I too don't know that I agree one way or another with either side of this discussion.

I think that someone coding malicious variant would be more likely to modify an existing command to do something "bad" when the results of the original command are expected to be relatively "good" Let's face it, to a lot of people, deception is fun.
I agree that it is a good idea to disable beagle to prevent spreading.


It's much easier to
-draw a line saying that Nessus shouldn't fix anything
than it is to
-manage a gray area where Nessus fixes some things and not others.
How would it be determined which "fixes" are allowed in plugins?

In this case, I don't see a problem with a plugin disabling beagle. I agree with the "slippery slope" that was mentioned previously. Maybe there needs to be a "Fix/disable vulnerabilities when possible" checkbox added to Nessus. (but I guess that would go against the "Nessus is a vulnerability _scanner_" philosophy)

Mike


Okay. In the case of beagle, could you please tell me what is wrong in
that ?

What about beagle variants that change the expected behavior?

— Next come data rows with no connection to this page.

==> src/rtl/scmp_bus_responder.sv <==
// SC/MP target-side bus responder: decodes core bus cycles, runs a req/ack
// transaction to memory, stalls the core with bus_hold, handles timeout/errors.
module scmp_bus_responder #(
  parameter int unsigned TIMEOUT   = 15,
  parameter logic [7:0]  IDLE_DATA = 8'hFF
) (
  input  logic        clk,
  input  logic        rst,
  input  logic        bus_ADS_n,
  input  logic        bus_RD_n,
  input  logic        bus_WR_n,
  input  logic        bus_F_R,
  input  logic        bus_F_I,
  input  logic        bus_F_D,
  input  logic        bus_F_H,
  input  logic [15:0] bus_addr,
  input  logic [7:0]  bus_wdata,
  output logic [7:0]  bus_rdata,
  output logic        bus_hold,
  output logic        mem_req,
  output logic        mem_we,
  output logic [15:0] mem_addr,
  output logic [7:0]  mem_wdata,
  input  logic [7:0]  mem_rdata,
  input  logic        mem_ack,
  output logic [3:0]  flags,
  output logic        halt_pulse,
  output logic        bus_err
);

  localparam int unsigned    CW       = $clog2(TIMEOUT + 1);
  localparam logic [CW-1:0]  CNT_LAST = CW'(TIMEOUT - 1);

  typedef enum logic [1:0] {S_IDLE, S_ADDR, S_REQ, S_DONE} state_e;

  state_e        state_q, state_d;
  logic [CW-1:0] count_q, count_d;
  logic          ads_prev_q, ads_prev_d;
  logic [7:0]    bus_rdata_q, bus_rdata_d;
  logic [15:0]   mem_addr_q, mem_addr_d;
  logic [7:0]    mem_wdata_q, mem_wdata_d;
  logic          mem_we_q, mem_we_d;
  logic [3:0]    flags_q, flags_d;
  logic          halt_q, halt_d;
  logic          err_q, err_d;

  logic ads, rd, wr, ads_edge;

  always_comb begin
    ads      = ~bus_ADS_n;
    rd       = ~bus_RD_n;
    wr       = ~bus_WR_n;
    // ads_prev_q holds last sampled ADS_n level; a new strobe is high->low
    ads_edge = ads & ads_prev_q;

    state_d     = state_q;
    count_d     = count_q;
    ads_prev_d  = bus_ADS_n;
    bus_rdata_d = bus_rdata_q;
    mem_addr_d  = mem_addr_q;
    mem_wdata_d = mem_wdata_q;
    mem_we_d    = mem_we_q;
    flags_d     = flags_q;
    halt_d      = 1'b0;
    err_d       = 1'b0;

    case (state_q)
      S_IDLE: begin
        if (ads) begin
          mem_addr_d = bus_addr;
          flags_d    = {bus_F_H, bus_F_D, bus_F_I, bus_F_R};
          halt_d     = bus_F_H;
          state_d    = S_ADDR;
        end
      end
      S_ADDR: begin
        if (ads) begin
          mem_addr_d = bus_addr;
          flags_d    = {bus_F_H, bus_F_D, bus_F_I, bus_F_R};
          halt_d     = bus_F_H;
        end else if (rd && wr) begin
          err_d       = 1'b1;
          bus_rdata_d = IDLE_DATA;
          state_d     = S_DONE;
        end else if (rd || wr) begin
          mem_we_d = wr;
          if (wr) mem_wdata_d = bus_wdata;
          count_d  = '0;
          state_d  = S_REQ;
        end
      end
      S_REQ: begin
        if (ads_edge) err_d = 1'b1;
        if (mem_ack) begin
          if (!mem_we_q) bus_rdata_d = mem_rdata;
          state_d = S_DONE;
        end else if (count_q == CNT_LAST) begin
          if (!mem_we_q) bus_rdata_d = IDLE_DATA;
          err_d   = 1'b1;
          state_d = S_DONE;
        end else if (count_q != '1) begin
          count_d = count_q + 1'b1;
        end
      end
      S_DONE: begin
        if (ads_edge) err_d = 1'b1;
        if (!rd && !wr) state_d = S_IDLE;
      end
      default: state_d = S_IDLE;
    endcase
  end

  always_ff @(posedge clk or posedge rst) begin
    if (rst) begin
      state_q     <= S_IDLE;
      count_q     <= '0;
      ads_prev_q  <= 1'b1;
      bus_rdata_q <= '0;
      mem_addr_q  <= '0;
      mem_wdata_q <= '0;
      mem_we_q    <= 1'b0;
      flags_q     <= '0;
      halt_q      <= 1'b0;
      err_q       <= 1'b0;
    end else begin
      state_q     <= state_d;
      count_q     <= count_d;
      ads_prev_q  <= ads_prev_d;
      bus_rdata_q <= bus_rdata_d;
      mem_addr_q  <= mem_addr_d;
      mem_wdata_q <= mem_wdata_d;
      mem_we_q    <= mem_we_d;
      flags_q     <= flags_d;
      halt_q      <= halt_d;
      err_q       <= err_d;
    end
  end

  assign mem_req    = (state_q == S_REQ);
  assign bus_hold   = (state_q == S_REQ);
  assign bus_rdata  = bus_rdata_q;
  assign mem_we     = mem_we_q;
  assign mem_addr   = mem_addr_q;
  assign mem_wdata  = mem_wdata_q;
  assign flags      = flags_q;
  assign halt_pulse = halt_q;
  assign bus_err    = err_q;

endmodule

==> config.mk <==
export PLATFORM = sky130hd
export DESIGN_NAME = scmp_bus_responder
export DESIGN_NICKNAME = d
export VERILOG_FILES = /design/src/rtl/scmp_bus_responder.sv
export SDC_FILE = /design/constraint.sdc
export NUM_CORES = 1
export LEC_CHECK = 0
export ABC_AREA = 1
export CORE_MARGIN = 5
export CORE_UTILIZATION = 48
export CTS_CLUSTER_DIAMETER = 120
export DETAILED_ROUTE_END_ITERATION = 8
export GPL_ROUTABILITY_DRIVEN = 0
export HOLD_SLACK_MARGIN = 0.1
export MAX_ROUTING_LAYER = met4
export PLACE_DENSITY = 0.85
export SLEW_MARGIN = 0
export SYNTH_ARGS = -nofsm -noshare
export SYNTH_HDL_FRONTEND = slang
export SYNTH_SLANG_ARGS = --single-unit
export TNS_END_PERCENT = 1
==> constraint.sdc <==
create_clock -name clk -period 2.5 [get_ports clk]
set_clock_uncertainty 0.1 [all_clocks]
set_input_delay 0.5 -clock clk [delete_from_list [all_inputs] [get_ports clk]]
set_output_delay 0.5 -clock clk [all_outputs]
set_load 0.01 [all_outputs]
### Yosys cells after proc, flatten, opt, wreduce, memory -nomap -nowiden

Cells that the tools add are included.

* add/subtract/negate cells: 1
* eq/ne operators: 17
* muxes and demuxes: 30
* bitwise gates (word level): 5
* reductions and logical operators: 12

Operator list (count)
* $mux W8: 6
* $mux W4: 6
* $ne A2 B2 Y1 const B: 9
* $pmux W8 S2: 1
* $reduce_and A5 Y1: 3
* $mux W2: 7
* $pmux W2 S4: 1
* $pmux W4 S2: 1
* $mux W1: 7
* $reduce_and A7 Y1: 1
* $add A4 B1 Y4 const B: 1
* $eq A2 B2 Y1 const B: 2
* $eq A4 B4 Y1 const B: 1
* $ne A4 B4 Y1 const B: 1
* $not A1 Y1: 4
* $reduce_and A4 Y1: 1
* $ne A3 B1 Y1 const B: 1
* $ne A3 B3 Y1 const B: 1
* $pmux W1 S3: 1
* $eq A2 B1 Y1 const B: 1
* $logic_and A1 B1 Y1: 2
* $logic_not A2 Y1: 1
* $ne A2 B1 Y1 const B: 1
* $reduce_and A2 Y1: 1
* 4 further kinds: 4

* register bits after elaboration: 46
* input bits: 42
* output and inout port bits: 41
* logic and storage cells: 75

### Longest topological paths before layout

Gate-level depths: netlist of run 1.

* word-level depth: 6
* mapped depth: 10

### Worst setup path before layout of run 1

Ideal clock, no wire load.

* path kind: reg-to-reg
* from: register state_q[0]
* to: register bus_rdata_q[0], in the netlist bus_rdata[0]
* library setup time: 0.120 ns
* arrival: 1.438 ns
* data required time: 2.280 ns
* setup slack: 0.843 ns
* cell stages (with the launch flop): 9
* path buffers: 1
* period minus slack after synthesis: 1.657 ns
* cell sequence: dfrtp_1 > inv_1 > ha_1 > inv_2 > nor2_4 > nand2_2 > nand3_4 > buf_8 > o21ai_2

* word-level cells in the longest chain between the ends: 3

Ends and longest elaborated chain
* from (decl): RTL line 36 `state_e state_q, state_d;`
* from (signal assigned): RTL line 126 `state_q <= state_d;`
* $eq A2 B2 Y1 (*)
* via bus_hold: RTL line 19 `output logic bus_hold,`
* $ne A3 B1 Y1 (no source line) (tied with other cells)
* $reduce_and A5 Y1 (no source line)
* to (signal assigned): RTL line 129 `bus_rdata_q <= bus_rdata_d;`
* to (decl): RTL line 39 `logic [7:0] bus_rdata_q, bus_rdata_d;`

Mark *: on every way through the listed nets, which the timed path passes. The rest lies on a longest branch.
A chain may end at the register's enable or synchronous reset.

### Worst setup path after layout of run 1

* from: register state_q[0]
* to: output mem_req

* word-level cells in the longest chain between the ends: 1

Ends and longest elaborated chain
* $eq A2 B2 Y1: RTL line 139 `assign mem_req = (state_q == S_REQ);`
* to (decl): RTL line 20 `output logic mem_req,`

No other way between the ends.

==> results.yml, run 1 <==
cells_and_area:
  final_common_cell: "clkdlybuf4s50_1"
  final_core_util_pct: 69.13
  drive_gt1_share_pct: 11.75
  fillers: 381
  n_antenna_cell: 0
  area_growth_pct: 42.19
  mostFrequentLayoutCells: "82 x clkdlybuf4s50_1, 74 x nand2_1, 45 x dfrtp_1"
  nets: 397
drt:
  ant_nets: 0
  wl_met2_um: 2456
  vias_per_cell: 4.794
  met1_length_um: 2184
  drt-total-wl_um: 5148
  detail_route.wl_per_cell_um: 12.77
  drc: 0
  vias: 1932
  drtPass1Iterations: 4
  top_layer_used: "met4"
  dr_wl_met3_um: 435
  drt_iter0_drc: 79
worst_setup_path:
  cp_data_arrival_time_ns: 1.80
  crit_type: "reg2out"
  cp-end-kind: "primary output"
  cp_max_fo: 8
  critPathLaunchType: "flop"
  required_ns: 1.90
synth:
  yosysSeqAreaShare_pct: 50.86
  synth_warnings: 0
  synthTopCellsByArea: "dfrtp_1 50%, nand2_1 12%, inv_1 5.5%"
  syn_area_um2: 2266
  yosysUniqueCellTypes: 25
  ys_seq_elements: 46
  syn-num-nets: 314
  syn_area_per_cell_um2: 8.551
  netlist_instances: 265
  synth.largest_area_cell: "dfrtp_1"
  yosysTopAreaCellShare_pct: 49.70
floorplan:
  die_y_um: 78.71
  core_region_area_um2: 4661
  dieArea_um2: 6194
  die_w_um: 78.71
  rows: 25
  num_io_pins: 83
  initial_core_util_pct: 48.62
timing:
  rsz0062_at_grt: "no"
  finalMaxSlewViolations: 0
  post-route-min-period_ns: 2.400
  setup_viol: 0
  hold_violations: 0
  worst_slew_pin_slew_ns: 0.4406
  fmax_mhz: 416.6
  tns_ns: 0
  holdWs_ns: 0.3785
  period_share_pct: 96.01
  relSlewSlack_pct: 70.58
clocking:
  post_cts_buffers: 0
  postCtsHoldBufs: 0
  cts_tree: "done"
  root_buffer: "clkbuf_8"
  clock_latency_ns: 0.30
  cts_made_buffers: 5
  cts-htree-levels: 2
  cts_buffer_depth: 2
  post_cts_resized: 0
  cts_num_sinks: 46
  clk_pin_slew_ns: 0.09
power:
  switching_share_pct: 40.03
  pwr-share-seq_pct: 34.4
  clkPwrFrac_pct: 12.3
  p_sw_mw: 1.517
  leakage_nw: 1.600
  comb_power_share_pct: 53.4
  powerDensity_nw_per_um2: 1176
  worst_ir_drop_vdd_v: 0.0006233
  internal-power_mw: 2.273
grt:
  antenna_found_initial: 0
  grtUsageTotal_pct: 18.77
  grt_max_degree: 42
  gr-total-overflow: 0
  grt_pass1_wl_um: 9114
  grt_pass1_vias: 2010
flow_run:
  drv_cap: 0
placed_design:
  io_buffers: 82
  place_hpwl_um: 3948
status:
  status: "finished, final reports clean"
min_path:
  hp-class: "reg2reg"
logic make-up (layout without fill, tap and decap cells):
| family | count (synthesis) | in the layout | share of synthesized area [%] |
|---|---|---|---|
| flops | 46 | 46 | 50.86 |
| xor+xnor | 1 | 1 | 0.3866 |
| fa+ha+maj | 7 | 7 | 3.865 |
| simple gates | 135 | 135 | 27.94 |
| buf+inv | 45 | 129 | 8.614 |
| compound gates | 31 | 31 | 8.338 |
synthesized netlist by cell type:
cell type	instances
nor2_2	2
nand2_1	74
nand3_1	22
xnor2_1	1
nand4_1	2
ha_1	7
buf_4	2
o21ai_2	9
nand2_4	2
or2_2	1
clkbuf_1	1
nor2_1	20
inv_2	3
inv_1	33
nand3b_1	1
dfstp_2	1
nor2_4	3
nand2_2	6
nand3_4	1
buf_8	1
inv_4	1
dfrtp_1	45
nor2_8	1
buf_2	4
o21ai_0	22
path summary, 6_finish.rpt:
| path | from | to | slack [ns] | cells past startpoint |
|---|---|---|---|---|
| worst max-delay path | state_q[0] | mem_req | 0.1 | 3 |
| worst min-delay path | mem_wdata[2] | mem_wdata[2] | 0.38 | 2 |
| worst max register to register | state_q[0] | count_q[3] | 0.60 | 8 |
| worst min register to register | mem_wdata[2] | mem_wdata[2] | 0.38 | 2 |
| max in group asynchronous | rst | bus_rdata[7] | 1.39 | 3 |
| min in group asynchronous | rst | mem_addr[15] | 0.41 | 2 |
metal layers:
metal,up-vias,GRT usage [%]
met5,-,-
met4,0,6.294
met3,8,5.215
met2,70,29.88
met1,871,23.24
li1,983,-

I thought about that, and that actually hold me off at first. However
when you think about it, you could have a beagle variant which wipes the
disk if it receives an HTTP GET request on its port, or if a port
scanner connects to it and closes the connection, or whatever.

So yeah, variants could be naughty, but then again they don't simply
have to be naughty _when_ they receive a specific beagle command.